Problem. In the listing below, locate the line containing "Combinational: 0.121 / 0.109 / 0.230" and the line containing "grt_overflow 0 \". Output both of them and every line between, exactly as written, and nothing more.

Supplied material.
§ §

==> config.mk <==
export PLATFORM = sky130hd
export DESIGN_NAME = lcc_st_trans
export DESIGN_NICKNAME = d
export VERILOG_FILES = /design/src/lc_state_pkg.sv /design/src/sec_state_pkg.sv /design/src/lc_class_decode.sv /design/src/lcc_debug_enables.sv /design/src/lcc_trans_fsm.sv /design/src/lcc_st_trans.sv
export VERILOG_INCLUDE_DIRS = /design/src
export SDC_FILE = /design/constraint.sdc
export NUM_CORES = 1
export LEC_CHECK = 0
export ABC_AREA = 1
export BUFFER_PORTS_ARGS = -buffer_cell sky130_fd_sc_hd__buf_2
export CORE_AREA = 5 5 108 110
export CTS_BUF_LIST = sky130_fd_sc_hd__clkbuf_8 sky130_fd_sc_hd__clkbuf_16
export DETAILED_ROUTE_END_ITERATION = 7
export DIE_AREA = 0 0 113 115
export PLACE_DENSITY = 0.65
export SETUP_SLACK_MARGIN = 0.02
export SLEW_MARGIN = 20
export SYNTH_ARGS = -nofsm -noshare
export SYNTH_HDL_FRONTEND = slang
export SYNTH_SLANG_ARGS = --single-unit
==> constraint.sdc <==
create_clock -name clk_i -period 1.65 [get_ports clk_i]
set_clock_uncertainty 0.05 [all_clocks]
set_input_delay 0 -clock clk_i [delete_from_list [all_inputs] [get_ports clk_i]]
set_output_delay 0 -clock clk_i [all_outputs]
set_load 0.01 [all_outputs]
==> src/lcc_config.svh <==
`ifndef LCC_CONFIG_SVH
`define LCC_CONFIG_SVH

// ------------------------------------------------------------
// Life-cycle side widths
// ------------------------------------------------------------

// State code as carried on the OTP and program-request buses
`define LCC_STATE_W 5

// Debug class of a decoded static state
`define LCC_CLASS_W 3

// Multibit life-cycle enable flag
`define LCC_TX_W 4
// Only this exact pattern counts as on, every other code is off
`define LCC_TX_ON 4'b0101

// ------------------------------------------------------------
// SoC and core side widths
// ------------------------------------------------------------

// Unlock level and the three mask registers
`define LCC_UNLOCK_W 64

// Core lifecycle field and translator FSM state
`define LCC_LIFECYCLE_W 2
`define LCC_TRANS_W 3

// Debug stays locked out of reset and whenever OTP data is not valid
`define LCC_DBG_LOCKED_RST 1'b1

`endif

==> src/lc_state_pkg.sv <==
`include "lcc_config.svh"

package lc_state_pkg;

  // ------------------------------------------------------------
  // Life-cycle state codes
  // ------------------------------------------------------------

  // RAW is all zeros so a cleared register decodes as RAW
  typedef enum logic [`LCC_STATE_W-1:0] {
    RAW = 0,
    TEST_UNLOCKED0,
    TEST_UNLOCKED1,
    TEST_UNLOCKED2,
    TEST_UNLOCKED3,
    TEST_UNLOCKED4,
    TEST_UNLOCKED5,
    TEST_UNLOCKED6,
    TEST_UNLOCKED7,
    TEST_LOCKED0,
    TEST_LOCKED1,
    TEST_LOCKED2,
    TEST_LOCKED3,
    TEST_LOCKED4,
    TEST_LOCKED5,
    TEST_LOCKED6,
    DEV,
    PROD,
    PROD_END,
    RMA,
    SCRAP
  } lc_state_e;

  // Multibit enable from the life-cycle controller
  typedef logic [`LCC_TX_W-1:0] lc_tx_t;

  // ------------------------------------------------------------
  // Debug classes
  // ------------------------------------------------------------

  // Groups of states that the translator treats the same way
  typedef enum logic [`LCC_CLASS_W-1:0] {
    CLS_LOCKED,
    CLS_TEST_UNLOCKED,
    CLS_MANUF,
    CLS_PROD,
    CLS_RMA,
    CLS_SCRAP,
    CLS_UNKNOWN
  } lc_class_e;

endpackage

==> src/sec_state_pkg.sv <==
`include "lcc_config.svh"

package sec_state_pkg;

  // ------------------------------------------------------------
  // Core security state
  // ------------------------------------------------------------

  // Lifecycle field seen by the core
  // PRODUCTION is the safe fallback
  typedef enum logic [`LCC_LIFECYCLE_W-1:0] {
    UNPROVISIONED = 2'b00,
    MANUFACTURING = 2'b01,
    PRODUCTION    = 2'b11
  } device_lifecycle_e;

  // ------------------------------------------------------------
  // Translator FSM
  // ------------------------------------------------------------

  typedef enum logic [`LCC_TRANS_W-1:0] {
    RESET,
    IDLE,
    NON_DEBUG,
    UNPROV_DEBUG,
    MANUF_NON_DEBUG,
    MANUF_DEBUG,
    PROD_NON_DEBUG,
    PROD_DEBUG
  } trans_state_e;

  // Unlock level and mask vectors
  typedef logic [`LCC_UNLOCK_W-1:0] unlock_vec_t;

endpackage

==> src/lc_class_decode.sv <==
`timescale 1ns/1ps

module lc_class_decode (
  // Static state held by the translator
  input  lc_state_pkg::lc_state_e otp_static_state_i,
  // Program request towards OTP
  input  logic                    lcc_prog_req_i,
  input  lc_state_pkg::lc_state_e lcc_alive_state_i,
  // Decoded class and SCRAP request
  output lc_state_pkg::lc_class_e static_class_o,
  output logic                    scrap_req_o
);

  // ------------------------------------------------------------
  // Static state to debug class
  // ------------------------------------------------------------

  always_comb begin
    // Unused codes fall through to UNKNOWN
    static_class_o = lc_state_pkg::CLS_UNKNOWN;
    case (otp_static_state_i)
      // RAW and all locked test states have no debug
      lc_state_pkg::RAW,
      lc_state_pkg::TEST_LOCKED0,
      lc_state_pkg::TEST_LOCKED1,
      lc_state_pkg::TEST_LOCKED2,
      lc_state_pkg::TEST_LOCKED3,
      lc_state_pkg::TEST_LOCKED4,
      lc_state_pkg::TEST_LOCKED5,
      lc_state_pkg::TEST_LOCKED6: begin
        static_class_o = lc_state_pkg::CLS_LOCKED;
      end
      // Unprovisioned debug
      lc_state_pkg::TEST_UNLOCKED0,
      lc_state_pkg::TEST_UNLOCKED1,
      lc_state_pkg::TEST_UNLOCKED2,
      lc_state_pkg::TEST_UNLOCKED3,
      lc_state_pkg::TEST_UNLOCKED4,
      lc_state_pkg::TEST_UNLOCKED5,
      lc_state_pkg::TEST_UNLOCKED6,
      lc_state_pkg::TEST_UNLOCKED7: begin
        static_class_o = lc_state_pkg::CLS_TEST_UNLOCKED;
      end
      // Manufacturing, unlocked later by the manuf enable
      lc_state_pkg::DEV: begin
        static_class_o = lc_state_pkg::CLS_MANUF;
      end
      // Production and its end state behave alike
      lc_state_pkg::PROD,
      lc_state_pkg::PROD_END: begin
        static_class_o = lc_state_pkg::CLS_PROD;
      end
      lc_state_pkg::RMA: begin
        static_class_o = lc_state_pkg::CLS_RMA;
      end
      lc_state_pkg::SCRAP: begin
        static_class_o = lc_state_pkg::CLS_SCRAP;
      end
      default: begin
        static_class_o = lc_state_pkg::CLS_UNKNOWN;
      end
    endcase
  end

  // ------------------------------------------------------------
  // SCRAP request
  // ------------------------------------------------------------

  // Valid only while the program request is raised
  assign scrap_req_o = lcc_prog_req_i && (lcc_alive_state_i == lc_state_pkg::SCRAP);

endmodule

==> src/lcc_debug_enables.sv <==
`timescale 1ns/1ps
`include "lcc_config.svh"

module lcc_debug_enables (
  input  logic                       clk_i,
  input  logic                       rst_ni,
  input  logic                       otp_valid_i,
  input  logic                       scrap_req_i,
  // Life-cycle multibit flags
  input  lc_state_pkg::lc_tx_t       lc_dft_en_i,
  input  lc_state_pkg::lc_tx_t       lc_hw_debug_en_i,
  // Unlock level and SoC masks
  input  sec_state_pkg::unlock_vec_t unlock_level_i,
  input  sec_state_pkg::unlock_vec_t dft_mask_i,
  input  sec_state_pkg::unlock_vec_t cltap_mask_i,
  input  sec_state_pkg::unlock_vec_t prod_unlock_mask_i,
  output logic                       soc_dft_en_o,
  output logic                       soc_hw_debug_en_o,
  output logic                       prod_unlock_o
);

  // Any overlap between level and mask
  logic dft_hit;
  logic cltap_hit;

  // Flag on or mask hit, killed by a SCRAP request
  function automatic logic enable_rule(input lc_state_pkg::lc_tx_t flag,
                                       input logic hit,
                                       input logic scrap);
    enable_rule = ((flag == `LCC_TX_ON) | hit) & ~scrap;
  endfunction

  assign dft_hit   = |(unlock_level_i & dft_mask_i);
  assign cltap_hit = |(unlock_level_i & cltap_mask_i);

  // Production unlock goes straight to the FSM
  assign prod_unlock_o = |(unlock_level_i & prod_unlock_mask_i);

  // ------------------------------------------------------------
  // Registered SoC enables
  // ------------------------------------------------------------

  always_ff @(posedge clk_i or negedge rst_ni) begin
    if (!rst_ni) begin
      soc_dft_en_o      <= 1'b0;
      soc_hw_debug_en_o <= 1'b0;
    end else if (otp_valid_i) begin
      soc_dft_en_o      <= enable_rule(lc_dft_en_i, dft_hit, scrap_req_i);
      soc_hw_debug_en_o <= enable_rule(lc_hw_debug_en_i, cltap_hit, scrap_req_i);
    end else begin
      // No valid OTP data, keep both off
      soc_dft_en_o      <= 1'b0;
      soc_hw_debug_en_o <= 1'b0;
    end
  end

endmodule

==> src/lcc_trans_fsm.sv <==
`timescale 1ns/1ps
`include "lcc_config.svh"

module lcc_trans_fsm (
  input  logic                            clk_i,
  input  logic                            rst_ni,
  input  logic                            otp_valid_i,
  input  lc_state_pkg::lc_state_e         otp_state_i,
  // From the decoder
  input  lc_state_pkg::lc_class_e         static_class_i,
  input  logic                            scrap_req_i,
  // SoC and core controls
  input  logic                            state_error_i,
  input  logic                            dbg_manuf_en_i,
  input  logic                            prod_unlock_i,
  // Captured static state, back to the decoder
  output lc_state_pkg::lc_state_e         otp_static_state_o,
  // Registered core security state
  output sec_state_pkg::device_lifecycle_e device_lifecycle_o,
  output logic                            debug_locked_o
);

  sec_state_pkg::trans_state_e      state_q;
  sec_state_pkg::trans_state_e      state_d;
  sec_state_pkg::device_lifecycle_e lifecycle_d;
  logic                             locked_d;
  // Any event that forces the sticky non-debug state
  logic                             escape;

  assign escape = scrap_req_i | state_error_i;

  // ------------------------------------------------------------
  // Registers
  // ------------------------------------------------------------

  always_ff @(posedge clk_i or negedge rst_ni) begin
    if (!rst_ni) begin
      state_q            <= sec_state_pkg::RESET;
      otp_static_state_o <= lc_state_pkg::RAW;
      device_lifecycle_o <= sec_state_pkg::PRODUCTION;
      debug_locked_o     <= `LCC_DBG_LOCKED_RST;
    end else if (otp_valid_i) begin
      state_q            <= state_d;
      // Sampled every valid cycle, only IDLE looks at it
      otp_static_state_o <= otp_state_i;
      device_lifecycle_o <= lifecycle_d;
      debug_locked_o     <= locked_d;
    end else begin
      // Dropping valid restarts the whole translation
      state_q            <= sec_state_pkg::RESET;
      otp_static_state_o <= lc_state_pkg::RAW;
      device_lifecycle_o <= sec_state_pkg::PRODUCTION;
      debug_locked_o     <= `LCC_DBG_LOCKED_RST;
    end
  end

  // ------------------------------------------------------------
  // Next state and next security state
  // ------------------------------------------------------------

  always_comb begin
    // Production with debug locked unless a state below says otherwise
    state_d     = state_q;
    lifecycle_d = sec_state_pkg::PRODUCTION;
    locked_d    = `LCC_DBG_LOCKED_RST;
    case (state_q)
      sec_state_pkg::RESET: begin
        // Leave one cycle for the static state capture
        state_d = sec_state_pkg::IDLE;
      end
      sec_state_pkg::IDLE: begin
        if (escape || static_class_i == lc_state_pkg::CLS_SCRAP) begin
          state_d = sec_state_pkg::NON_DEBUG;
        end else begin
          case (static_class_i)
            lc_state_pkg::CLS_LOCKED:        state_d = sec_state_pkg::NON_DEBUG;
            lc_state_pkg::CLS_TEST_UNLOCKED: state_d = sec_state_pkg::UNPROV_DEBUG;
            lc_state_pkg::CLS_MANUF:         state_d = sec_state_pkg::MANUF_NON_DEBUG;
            lc_state_pkg::CLS_PROD:          state_d = sec_state_pkg::PROD_NON_DEBUG;
            lc_state_pkg::CLS_RMA:           state_d = sec_state_pkg::PROD_DEBUG;
            // Unknown codes wait in IDLE
            default:                         state_d = sec_state_pkg::IDLE;
          endcase
        end
      end
      sec_state_pkg::NON_DEBUG: begin
        // Sticky until valid drops
        state_d = sec_state_pkg::NON_DEBUG;
      end
      sec_state_pkg::UNPROV_DEBUG: begin
        if (escape) begin
          state_d = sec_state_pkg::NON_DEBUG;
        end else begin
          lifecycle_d = sec_state_pkg::UNPROVISIONED;
          locked_d    = 1'b0;
        end
      end
      sec_state_pkg::MANUF_NON_DEBUG: begin
        if (escape) begin
          state_d = sec_state_pkg::NON_DEBUG;
        end else begin
          // Still locked on the cycle the enable is seen
          lifecycle_d = sec_state_pkg::MANUFACTURING;
          if (dbg_manuf_en_i) begin
            state_d = sec_state_pkg::MANUF_DEBUG;
          end
        end
      end
      sec_state_pkg::MANUF_DEBUG: begin
        if (escape) begin
          state_d = sec_state_pkg::NON_DEBUG;
        end else begin
          lifecycle_d = sec_state_pkg::MANUFACTURING;
          locked_d    = 1'b0;
        end
      end
      sec_state_pkg::PROD_NON_DEBUG: begin
        if (escape) begin
          state_d = sec_state_pkg::NON_DEBUG;
        end else if (prod_unlock_i) begin
          state_d = sec_state_pkg::PROD_DEBUG;
        end
      end
      sec_state_pkg::PROD_DEBUG: begin
        if (escape) begin
          state_d = sec_state_pkg::NON_DEBUG;
        end else begin
          locked_d = 1'b0;
        end
      end
      default: begin
        state_d = sec_state_pkg::IDLE;
      end
    endcase
  end

endmodule
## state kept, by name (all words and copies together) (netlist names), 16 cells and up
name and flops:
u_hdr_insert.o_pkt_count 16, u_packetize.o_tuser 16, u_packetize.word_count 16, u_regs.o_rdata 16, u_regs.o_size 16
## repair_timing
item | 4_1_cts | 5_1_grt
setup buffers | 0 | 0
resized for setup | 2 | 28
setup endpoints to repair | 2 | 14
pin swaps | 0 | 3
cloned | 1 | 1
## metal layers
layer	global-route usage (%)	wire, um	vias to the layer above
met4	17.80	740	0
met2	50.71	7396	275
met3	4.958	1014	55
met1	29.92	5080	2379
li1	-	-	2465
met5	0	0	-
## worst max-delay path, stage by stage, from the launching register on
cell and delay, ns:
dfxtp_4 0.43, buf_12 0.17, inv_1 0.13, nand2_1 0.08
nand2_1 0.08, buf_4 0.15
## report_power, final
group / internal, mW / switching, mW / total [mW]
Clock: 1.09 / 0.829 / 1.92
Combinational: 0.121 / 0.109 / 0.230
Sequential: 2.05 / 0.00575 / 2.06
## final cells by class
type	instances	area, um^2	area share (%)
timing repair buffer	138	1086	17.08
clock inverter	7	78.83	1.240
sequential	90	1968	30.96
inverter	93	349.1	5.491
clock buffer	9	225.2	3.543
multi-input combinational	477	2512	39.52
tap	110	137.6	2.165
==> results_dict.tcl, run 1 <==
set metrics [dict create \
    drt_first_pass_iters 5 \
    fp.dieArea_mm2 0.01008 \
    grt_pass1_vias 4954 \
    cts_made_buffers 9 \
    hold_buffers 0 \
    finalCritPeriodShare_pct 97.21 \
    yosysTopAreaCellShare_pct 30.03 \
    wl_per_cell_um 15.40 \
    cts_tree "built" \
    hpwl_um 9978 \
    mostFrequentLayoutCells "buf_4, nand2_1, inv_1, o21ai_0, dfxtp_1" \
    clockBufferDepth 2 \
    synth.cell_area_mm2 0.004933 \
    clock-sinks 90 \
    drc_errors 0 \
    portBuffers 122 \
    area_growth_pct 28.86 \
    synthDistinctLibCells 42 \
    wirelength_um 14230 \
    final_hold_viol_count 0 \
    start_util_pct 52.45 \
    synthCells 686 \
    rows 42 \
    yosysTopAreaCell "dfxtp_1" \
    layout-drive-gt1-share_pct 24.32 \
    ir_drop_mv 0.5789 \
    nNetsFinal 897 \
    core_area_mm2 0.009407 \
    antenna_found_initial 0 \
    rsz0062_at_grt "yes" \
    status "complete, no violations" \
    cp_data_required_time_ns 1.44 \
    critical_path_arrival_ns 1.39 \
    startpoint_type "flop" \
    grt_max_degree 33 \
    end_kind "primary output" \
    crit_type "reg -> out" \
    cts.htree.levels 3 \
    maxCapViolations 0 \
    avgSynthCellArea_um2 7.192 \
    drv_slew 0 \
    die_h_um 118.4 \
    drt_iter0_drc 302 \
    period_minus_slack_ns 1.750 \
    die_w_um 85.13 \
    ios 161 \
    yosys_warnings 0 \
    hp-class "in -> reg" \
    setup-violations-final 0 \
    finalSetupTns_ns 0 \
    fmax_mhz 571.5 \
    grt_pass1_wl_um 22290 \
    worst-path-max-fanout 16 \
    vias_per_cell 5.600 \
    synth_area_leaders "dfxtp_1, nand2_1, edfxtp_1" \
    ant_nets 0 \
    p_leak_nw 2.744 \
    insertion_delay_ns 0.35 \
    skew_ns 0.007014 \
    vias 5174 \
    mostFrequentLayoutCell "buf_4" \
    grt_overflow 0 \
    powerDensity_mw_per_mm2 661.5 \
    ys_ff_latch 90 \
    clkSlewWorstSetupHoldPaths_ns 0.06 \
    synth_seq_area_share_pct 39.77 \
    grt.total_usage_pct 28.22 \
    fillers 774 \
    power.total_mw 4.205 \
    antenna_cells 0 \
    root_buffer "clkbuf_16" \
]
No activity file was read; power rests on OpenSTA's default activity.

§ §

Exercise output.
Combinational: 0.121 / 0.109 / 0.230
Sequential: 2.05 / 0.00575 / 2.06
## final cells by class
type	instances	area, um^2	area share (%)
timing repair buffer	138	1086	17.08
clock inverter	7	78.83	1.240
sequential	90	1968	30.96
inverter	93	349.1	5.491
clock buffer	9	225.2	3.543
multi-input combinational	477	2512	39.52
tap	110	137.6	2.165
==> results_dict.tcl, run 1 <==
set metrics [dict create \
    drt_first_pass_iters 5 \
    fp.dieArea_mm2 0.01008 \
    grt_pass1_vias 4954 \
    cts_made_buffers 9 \
    hold_buffers 0 \
    finalCritPeriodShare_pct 97.21 \
    yosysTopAreaCellShare_pct 30.03 \
    wl_per_cell_um 15.40 \
    cts_tree "built" \
    hpwl_um 9978 \
    mostFrequentLayoutCells "buf_4, nand2_1, inv_1, o21ai_0, dfxtp_1" \
    clockBufferDepth 2 \
    synth.cell_area_mm2 0.004933 \
    clock-sinks 90 \
    drc_errors 0 \
    portBuffers 122 \
    area_growth_pct 28.86 \
    synthDistinctLibCells 42 \
    wirelength_um 14230 \
    final_hold_viol_count 0 \
    start_util_pct 52.45 \
    synthCells 686 \
    rows 42 \
    yosysTopAreaCell "dfxtp_1" \
    layout-drive-gt1-share_pct 24.32 \
    ir_drop_mv 0.5789 \
    nNetsFinal 897 \
    core_area_mm2 0.009407 \
    antenna_found_initial 0 \
    rsz0062_at_grt "yes" \
    status "complete, no violations" \
    cp_data_required_time_ns 1.44 \
    critical_path_arrival_ns 1.39 \
    startpoint_type "flop" \
    grt_max_degree 33 \
    end_kind "primary output" \
    crit_type "reg -> out" \
    cts.htree.levels 3 \
    maxCapViolations 0 \
    avgSynthCellArea_um2 7.192 \
    drv_slew 0 \
    die_h_um 118.4 \
    drt_iter0_drc 302 \
    period_minus_slack_ns 1.750 \
    die_w_um 85.13 \
    ios 161 \
    yosys_warnings 0 \
    hp-class "in -> reg" \
    setup-violations-final 0 \
    finalSetupTns_ns 0 \
    fmax_mhz 571.5 \
    grt_pass1_wl_um 22290 \
    worst-path-max-fanout 16 \
    vias_per_cell 5.600 \
    synth_area_leaders "dfxtp_1, nand2_1, edfxtp_1" \
    ant_nets 0 \
    p_leak_nw 2.744 \
    insertion_delay_ns 0.35 \
    skew_ns 0.007014 \
    vias 5174 \
    mostFrequentLayoutCell "buf_4" \
    grt_overflow 0 \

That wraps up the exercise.